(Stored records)
§ §
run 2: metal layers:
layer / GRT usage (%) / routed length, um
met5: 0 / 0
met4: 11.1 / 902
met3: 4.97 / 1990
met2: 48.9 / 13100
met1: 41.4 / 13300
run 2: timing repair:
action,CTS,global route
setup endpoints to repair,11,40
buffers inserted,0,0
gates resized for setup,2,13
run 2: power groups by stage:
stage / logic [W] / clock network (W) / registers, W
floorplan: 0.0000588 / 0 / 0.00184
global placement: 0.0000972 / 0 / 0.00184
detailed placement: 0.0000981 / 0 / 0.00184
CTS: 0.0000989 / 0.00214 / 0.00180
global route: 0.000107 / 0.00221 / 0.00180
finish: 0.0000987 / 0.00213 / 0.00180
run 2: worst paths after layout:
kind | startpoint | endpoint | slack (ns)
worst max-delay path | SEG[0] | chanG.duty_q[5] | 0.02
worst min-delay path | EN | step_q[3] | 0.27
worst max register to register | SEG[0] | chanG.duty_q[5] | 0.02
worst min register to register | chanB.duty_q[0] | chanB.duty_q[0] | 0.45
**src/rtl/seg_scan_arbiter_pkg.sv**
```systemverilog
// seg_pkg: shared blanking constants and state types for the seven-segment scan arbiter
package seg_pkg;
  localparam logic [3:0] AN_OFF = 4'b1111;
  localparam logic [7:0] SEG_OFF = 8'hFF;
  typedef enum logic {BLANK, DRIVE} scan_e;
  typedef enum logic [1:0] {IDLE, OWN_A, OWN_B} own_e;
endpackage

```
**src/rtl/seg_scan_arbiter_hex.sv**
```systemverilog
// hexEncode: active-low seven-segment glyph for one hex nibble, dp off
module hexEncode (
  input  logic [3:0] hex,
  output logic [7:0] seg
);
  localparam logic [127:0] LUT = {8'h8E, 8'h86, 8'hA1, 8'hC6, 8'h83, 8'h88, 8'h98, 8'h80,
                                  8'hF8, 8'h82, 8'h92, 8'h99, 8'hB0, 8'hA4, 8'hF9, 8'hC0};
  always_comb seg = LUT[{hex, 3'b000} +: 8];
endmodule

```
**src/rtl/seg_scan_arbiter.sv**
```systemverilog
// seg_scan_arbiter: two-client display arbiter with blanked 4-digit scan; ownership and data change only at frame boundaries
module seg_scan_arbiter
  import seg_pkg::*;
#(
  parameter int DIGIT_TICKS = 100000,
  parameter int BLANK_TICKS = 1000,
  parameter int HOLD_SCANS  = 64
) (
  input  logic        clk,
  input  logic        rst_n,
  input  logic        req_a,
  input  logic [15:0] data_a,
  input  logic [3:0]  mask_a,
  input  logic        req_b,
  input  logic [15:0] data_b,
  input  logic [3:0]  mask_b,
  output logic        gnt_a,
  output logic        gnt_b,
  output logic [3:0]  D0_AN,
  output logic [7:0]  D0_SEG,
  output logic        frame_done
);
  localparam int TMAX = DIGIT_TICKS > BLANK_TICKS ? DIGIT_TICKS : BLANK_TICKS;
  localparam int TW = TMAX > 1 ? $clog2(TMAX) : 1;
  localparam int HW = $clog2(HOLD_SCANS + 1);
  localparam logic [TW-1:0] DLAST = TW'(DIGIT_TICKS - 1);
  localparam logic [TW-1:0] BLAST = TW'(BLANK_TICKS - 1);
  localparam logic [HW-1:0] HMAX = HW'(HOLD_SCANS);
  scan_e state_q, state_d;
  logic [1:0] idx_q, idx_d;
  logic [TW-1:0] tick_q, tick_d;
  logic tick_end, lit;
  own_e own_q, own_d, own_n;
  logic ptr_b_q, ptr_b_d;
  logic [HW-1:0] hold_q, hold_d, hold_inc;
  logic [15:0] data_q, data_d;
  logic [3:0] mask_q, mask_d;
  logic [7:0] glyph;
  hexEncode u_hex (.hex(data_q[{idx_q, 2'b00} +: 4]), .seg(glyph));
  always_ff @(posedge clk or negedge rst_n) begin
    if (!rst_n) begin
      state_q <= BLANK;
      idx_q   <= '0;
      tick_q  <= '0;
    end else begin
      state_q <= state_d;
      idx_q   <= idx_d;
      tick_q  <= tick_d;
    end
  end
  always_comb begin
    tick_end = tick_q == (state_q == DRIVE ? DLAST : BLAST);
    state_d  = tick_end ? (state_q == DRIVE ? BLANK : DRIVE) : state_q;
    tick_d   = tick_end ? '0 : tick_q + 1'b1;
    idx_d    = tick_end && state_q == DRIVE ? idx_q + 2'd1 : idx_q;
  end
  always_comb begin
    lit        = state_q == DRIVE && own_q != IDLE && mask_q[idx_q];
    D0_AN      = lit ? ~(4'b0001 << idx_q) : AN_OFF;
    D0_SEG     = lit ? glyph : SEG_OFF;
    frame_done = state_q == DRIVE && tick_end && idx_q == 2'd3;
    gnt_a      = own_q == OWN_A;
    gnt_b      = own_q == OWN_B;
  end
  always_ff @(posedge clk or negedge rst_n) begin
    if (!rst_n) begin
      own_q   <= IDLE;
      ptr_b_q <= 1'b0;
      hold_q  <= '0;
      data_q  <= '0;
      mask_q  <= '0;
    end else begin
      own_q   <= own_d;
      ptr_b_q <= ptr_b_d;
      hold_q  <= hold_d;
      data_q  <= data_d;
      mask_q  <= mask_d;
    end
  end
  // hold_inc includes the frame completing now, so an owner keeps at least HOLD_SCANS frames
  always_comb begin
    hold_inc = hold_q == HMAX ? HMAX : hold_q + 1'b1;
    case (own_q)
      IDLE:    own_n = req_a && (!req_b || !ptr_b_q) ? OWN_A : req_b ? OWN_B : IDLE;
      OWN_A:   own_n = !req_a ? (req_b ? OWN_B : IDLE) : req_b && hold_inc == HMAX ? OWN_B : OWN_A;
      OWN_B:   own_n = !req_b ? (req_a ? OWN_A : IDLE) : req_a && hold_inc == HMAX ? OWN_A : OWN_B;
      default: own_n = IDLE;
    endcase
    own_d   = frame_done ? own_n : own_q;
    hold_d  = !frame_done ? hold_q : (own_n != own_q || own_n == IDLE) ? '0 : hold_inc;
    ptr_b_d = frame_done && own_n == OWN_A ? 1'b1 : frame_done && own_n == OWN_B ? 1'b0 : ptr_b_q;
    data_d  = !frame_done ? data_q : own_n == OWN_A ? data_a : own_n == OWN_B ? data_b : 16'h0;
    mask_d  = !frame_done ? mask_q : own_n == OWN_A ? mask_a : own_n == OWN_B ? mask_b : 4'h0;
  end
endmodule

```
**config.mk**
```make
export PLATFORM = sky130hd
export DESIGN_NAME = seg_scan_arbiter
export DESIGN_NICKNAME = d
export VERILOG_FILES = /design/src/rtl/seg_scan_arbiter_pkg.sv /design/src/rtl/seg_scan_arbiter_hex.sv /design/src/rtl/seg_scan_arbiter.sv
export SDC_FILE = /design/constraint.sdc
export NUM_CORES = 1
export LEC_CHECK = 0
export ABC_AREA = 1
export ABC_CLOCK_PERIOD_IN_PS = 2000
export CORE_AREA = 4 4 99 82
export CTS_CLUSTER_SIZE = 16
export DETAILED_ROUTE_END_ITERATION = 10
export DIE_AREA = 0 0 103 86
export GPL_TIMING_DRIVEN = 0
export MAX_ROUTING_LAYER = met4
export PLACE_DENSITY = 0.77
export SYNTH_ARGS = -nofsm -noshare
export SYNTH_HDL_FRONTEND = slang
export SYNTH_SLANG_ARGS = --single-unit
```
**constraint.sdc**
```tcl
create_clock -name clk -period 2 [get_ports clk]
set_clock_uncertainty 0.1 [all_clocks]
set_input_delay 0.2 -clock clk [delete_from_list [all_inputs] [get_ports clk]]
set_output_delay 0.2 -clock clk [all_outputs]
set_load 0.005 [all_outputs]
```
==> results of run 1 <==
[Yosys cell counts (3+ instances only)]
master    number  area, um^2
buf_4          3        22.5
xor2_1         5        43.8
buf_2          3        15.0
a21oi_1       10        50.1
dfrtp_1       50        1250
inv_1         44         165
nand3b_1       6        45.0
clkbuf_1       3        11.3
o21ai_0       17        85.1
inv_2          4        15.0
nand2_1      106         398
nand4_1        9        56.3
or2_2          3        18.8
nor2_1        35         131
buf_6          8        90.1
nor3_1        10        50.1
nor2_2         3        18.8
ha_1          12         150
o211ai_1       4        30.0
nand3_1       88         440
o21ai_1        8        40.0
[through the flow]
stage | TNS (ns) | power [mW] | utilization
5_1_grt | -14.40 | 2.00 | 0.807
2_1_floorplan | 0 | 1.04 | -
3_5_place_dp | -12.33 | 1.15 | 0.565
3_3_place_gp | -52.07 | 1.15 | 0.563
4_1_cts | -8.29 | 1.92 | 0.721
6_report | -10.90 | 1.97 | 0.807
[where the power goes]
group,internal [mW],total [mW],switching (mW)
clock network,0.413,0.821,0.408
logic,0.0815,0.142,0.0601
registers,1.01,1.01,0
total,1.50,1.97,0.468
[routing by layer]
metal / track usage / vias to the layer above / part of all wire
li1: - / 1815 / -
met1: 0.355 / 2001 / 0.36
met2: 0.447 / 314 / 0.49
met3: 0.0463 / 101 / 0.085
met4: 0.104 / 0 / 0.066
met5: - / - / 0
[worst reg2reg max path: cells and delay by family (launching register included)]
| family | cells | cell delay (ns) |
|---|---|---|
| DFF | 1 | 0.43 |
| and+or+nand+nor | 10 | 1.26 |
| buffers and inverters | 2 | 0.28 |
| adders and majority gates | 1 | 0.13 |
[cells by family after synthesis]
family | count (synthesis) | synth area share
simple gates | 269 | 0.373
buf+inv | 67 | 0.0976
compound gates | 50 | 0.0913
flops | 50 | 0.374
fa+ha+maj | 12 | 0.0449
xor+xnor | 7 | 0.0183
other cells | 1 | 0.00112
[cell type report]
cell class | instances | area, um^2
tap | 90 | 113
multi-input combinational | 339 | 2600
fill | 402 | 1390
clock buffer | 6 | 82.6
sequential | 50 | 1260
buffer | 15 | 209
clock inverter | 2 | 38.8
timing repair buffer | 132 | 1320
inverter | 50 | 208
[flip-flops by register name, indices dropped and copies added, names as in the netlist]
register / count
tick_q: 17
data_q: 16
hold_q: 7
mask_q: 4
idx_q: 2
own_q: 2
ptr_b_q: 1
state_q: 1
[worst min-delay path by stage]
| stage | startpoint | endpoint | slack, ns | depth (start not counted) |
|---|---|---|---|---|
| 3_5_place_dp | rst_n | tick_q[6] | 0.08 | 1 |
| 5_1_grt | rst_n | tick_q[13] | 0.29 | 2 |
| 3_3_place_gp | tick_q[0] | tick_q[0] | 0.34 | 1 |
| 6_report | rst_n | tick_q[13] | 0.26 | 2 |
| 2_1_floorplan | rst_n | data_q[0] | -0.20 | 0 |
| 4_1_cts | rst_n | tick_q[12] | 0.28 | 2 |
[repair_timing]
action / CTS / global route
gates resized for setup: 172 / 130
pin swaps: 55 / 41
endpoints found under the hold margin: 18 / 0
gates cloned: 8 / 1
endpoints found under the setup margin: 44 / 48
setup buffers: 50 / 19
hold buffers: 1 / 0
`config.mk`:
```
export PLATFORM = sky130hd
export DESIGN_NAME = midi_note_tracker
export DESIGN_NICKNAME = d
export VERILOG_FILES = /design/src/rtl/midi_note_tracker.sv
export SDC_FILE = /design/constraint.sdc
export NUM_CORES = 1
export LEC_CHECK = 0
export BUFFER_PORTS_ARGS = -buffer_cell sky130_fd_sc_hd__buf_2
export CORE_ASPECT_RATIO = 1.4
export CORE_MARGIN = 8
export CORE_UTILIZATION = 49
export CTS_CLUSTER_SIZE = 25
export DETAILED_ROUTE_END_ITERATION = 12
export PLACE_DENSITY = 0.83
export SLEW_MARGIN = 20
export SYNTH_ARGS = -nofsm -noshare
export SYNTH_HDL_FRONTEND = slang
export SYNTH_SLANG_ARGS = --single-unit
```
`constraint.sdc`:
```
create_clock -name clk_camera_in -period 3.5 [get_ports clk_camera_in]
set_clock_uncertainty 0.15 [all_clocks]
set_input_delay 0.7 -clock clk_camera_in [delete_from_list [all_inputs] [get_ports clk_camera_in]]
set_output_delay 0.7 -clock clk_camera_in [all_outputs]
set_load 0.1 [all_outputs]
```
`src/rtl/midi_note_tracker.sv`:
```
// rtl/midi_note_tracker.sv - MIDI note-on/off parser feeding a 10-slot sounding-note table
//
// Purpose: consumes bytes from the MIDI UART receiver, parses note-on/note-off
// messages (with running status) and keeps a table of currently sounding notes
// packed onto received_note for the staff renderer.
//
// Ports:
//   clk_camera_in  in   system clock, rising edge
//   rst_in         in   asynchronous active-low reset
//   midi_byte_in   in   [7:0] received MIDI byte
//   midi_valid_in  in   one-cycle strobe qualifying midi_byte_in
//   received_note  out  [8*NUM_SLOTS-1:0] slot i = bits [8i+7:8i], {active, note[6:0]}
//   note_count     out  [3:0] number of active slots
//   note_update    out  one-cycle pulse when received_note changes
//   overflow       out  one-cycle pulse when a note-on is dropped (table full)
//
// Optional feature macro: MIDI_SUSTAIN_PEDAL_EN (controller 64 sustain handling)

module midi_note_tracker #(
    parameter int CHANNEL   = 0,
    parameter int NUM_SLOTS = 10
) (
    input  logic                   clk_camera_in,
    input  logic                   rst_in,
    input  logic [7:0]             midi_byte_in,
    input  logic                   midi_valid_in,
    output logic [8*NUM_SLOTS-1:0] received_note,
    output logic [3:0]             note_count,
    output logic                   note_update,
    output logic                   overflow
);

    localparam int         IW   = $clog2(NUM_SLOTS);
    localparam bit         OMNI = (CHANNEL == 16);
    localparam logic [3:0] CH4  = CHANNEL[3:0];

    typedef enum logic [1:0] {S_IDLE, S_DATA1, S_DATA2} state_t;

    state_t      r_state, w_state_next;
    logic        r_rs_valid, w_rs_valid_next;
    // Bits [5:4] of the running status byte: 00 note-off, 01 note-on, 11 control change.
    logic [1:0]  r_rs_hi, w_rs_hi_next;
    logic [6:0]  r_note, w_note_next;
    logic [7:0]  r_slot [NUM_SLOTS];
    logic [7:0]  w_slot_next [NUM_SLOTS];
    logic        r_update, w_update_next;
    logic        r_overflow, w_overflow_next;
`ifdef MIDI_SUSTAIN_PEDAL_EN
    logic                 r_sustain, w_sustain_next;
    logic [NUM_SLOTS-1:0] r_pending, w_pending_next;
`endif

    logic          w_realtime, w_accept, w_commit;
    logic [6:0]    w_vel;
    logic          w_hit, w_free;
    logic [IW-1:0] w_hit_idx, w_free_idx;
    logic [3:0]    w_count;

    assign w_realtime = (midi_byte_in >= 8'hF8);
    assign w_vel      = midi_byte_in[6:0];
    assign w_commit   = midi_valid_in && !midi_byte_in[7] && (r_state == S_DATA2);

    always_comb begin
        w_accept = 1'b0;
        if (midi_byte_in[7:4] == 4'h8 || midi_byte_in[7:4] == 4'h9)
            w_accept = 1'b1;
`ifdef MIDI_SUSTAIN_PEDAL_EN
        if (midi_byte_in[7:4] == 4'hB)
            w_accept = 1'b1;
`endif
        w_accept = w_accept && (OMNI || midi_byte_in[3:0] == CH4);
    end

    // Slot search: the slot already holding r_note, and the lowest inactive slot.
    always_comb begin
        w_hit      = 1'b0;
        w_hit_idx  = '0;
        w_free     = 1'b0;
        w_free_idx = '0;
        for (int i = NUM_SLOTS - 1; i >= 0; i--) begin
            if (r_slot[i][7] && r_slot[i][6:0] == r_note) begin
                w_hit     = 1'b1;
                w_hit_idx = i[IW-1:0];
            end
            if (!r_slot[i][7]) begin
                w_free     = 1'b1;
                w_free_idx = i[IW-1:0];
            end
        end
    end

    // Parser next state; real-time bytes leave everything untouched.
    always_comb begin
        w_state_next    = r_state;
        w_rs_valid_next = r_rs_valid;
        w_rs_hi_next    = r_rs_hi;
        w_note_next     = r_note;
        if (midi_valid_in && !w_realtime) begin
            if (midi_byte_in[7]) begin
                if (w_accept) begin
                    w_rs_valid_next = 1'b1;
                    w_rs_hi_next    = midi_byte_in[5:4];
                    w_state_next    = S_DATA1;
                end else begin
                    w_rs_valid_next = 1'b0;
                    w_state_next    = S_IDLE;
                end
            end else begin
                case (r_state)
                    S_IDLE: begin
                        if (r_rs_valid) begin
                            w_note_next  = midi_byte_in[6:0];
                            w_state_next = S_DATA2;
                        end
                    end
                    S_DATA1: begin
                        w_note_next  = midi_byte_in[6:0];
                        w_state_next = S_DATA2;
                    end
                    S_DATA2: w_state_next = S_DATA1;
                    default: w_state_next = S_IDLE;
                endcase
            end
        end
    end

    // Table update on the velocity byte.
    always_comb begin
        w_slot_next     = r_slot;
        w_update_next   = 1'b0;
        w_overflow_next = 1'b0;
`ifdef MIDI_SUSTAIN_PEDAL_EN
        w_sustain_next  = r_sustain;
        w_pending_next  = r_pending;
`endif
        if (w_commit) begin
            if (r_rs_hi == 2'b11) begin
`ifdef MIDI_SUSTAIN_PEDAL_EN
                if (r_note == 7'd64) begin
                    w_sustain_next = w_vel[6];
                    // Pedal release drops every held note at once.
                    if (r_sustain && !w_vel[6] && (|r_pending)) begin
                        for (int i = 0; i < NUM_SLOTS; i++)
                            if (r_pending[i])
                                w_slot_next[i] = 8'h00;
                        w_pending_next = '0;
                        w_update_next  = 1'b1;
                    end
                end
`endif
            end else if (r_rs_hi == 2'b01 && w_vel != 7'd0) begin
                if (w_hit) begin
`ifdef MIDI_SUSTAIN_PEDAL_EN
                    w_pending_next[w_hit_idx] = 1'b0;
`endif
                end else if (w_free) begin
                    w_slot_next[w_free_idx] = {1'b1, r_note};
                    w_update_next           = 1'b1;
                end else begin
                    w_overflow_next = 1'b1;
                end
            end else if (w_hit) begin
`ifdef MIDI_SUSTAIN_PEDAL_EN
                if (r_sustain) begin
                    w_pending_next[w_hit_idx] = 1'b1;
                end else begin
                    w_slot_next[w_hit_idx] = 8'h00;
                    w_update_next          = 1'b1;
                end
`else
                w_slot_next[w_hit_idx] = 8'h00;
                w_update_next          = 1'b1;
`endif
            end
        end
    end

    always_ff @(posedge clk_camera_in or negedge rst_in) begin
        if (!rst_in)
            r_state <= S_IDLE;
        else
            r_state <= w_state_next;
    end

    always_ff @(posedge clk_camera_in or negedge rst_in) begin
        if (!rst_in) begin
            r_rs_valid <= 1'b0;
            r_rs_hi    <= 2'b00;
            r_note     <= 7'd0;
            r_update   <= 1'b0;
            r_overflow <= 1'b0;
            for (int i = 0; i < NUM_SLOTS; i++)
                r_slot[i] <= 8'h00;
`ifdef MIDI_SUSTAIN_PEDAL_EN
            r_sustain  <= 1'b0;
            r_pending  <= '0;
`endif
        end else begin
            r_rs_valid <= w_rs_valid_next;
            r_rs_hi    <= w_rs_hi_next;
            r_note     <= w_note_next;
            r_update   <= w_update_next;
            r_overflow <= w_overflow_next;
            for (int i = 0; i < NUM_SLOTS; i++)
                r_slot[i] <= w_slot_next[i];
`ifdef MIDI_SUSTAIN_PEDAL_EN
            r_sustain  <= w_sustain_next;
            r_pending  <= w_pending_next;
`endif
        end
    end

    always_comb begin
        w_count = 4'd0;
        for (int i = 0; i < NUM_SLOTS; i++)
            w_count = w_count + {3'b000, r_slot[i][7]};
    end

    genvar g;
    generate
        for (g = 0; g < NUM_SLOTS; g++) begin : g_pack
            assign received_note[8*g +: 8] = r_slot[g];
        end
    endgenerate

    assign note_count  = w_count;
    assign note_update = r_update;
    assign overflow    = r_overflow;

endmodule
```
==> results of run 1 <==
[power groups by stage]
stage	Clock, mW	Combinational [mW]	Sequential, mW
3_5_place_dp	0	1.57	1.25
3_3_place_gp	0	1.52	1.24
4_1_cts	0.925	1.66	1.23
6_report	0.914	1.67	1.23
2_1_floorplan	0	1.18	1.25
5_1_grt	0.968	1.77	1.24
§ §
• Activity
Across the data, pull every line containing the string "with".

• Expected output
// seg_scan_arbiter: two-client display arbiter with blanked 4-digit scan; ownership and data change only at frame boundaries
// messages (with running status) and keeps a table of currently sounding notes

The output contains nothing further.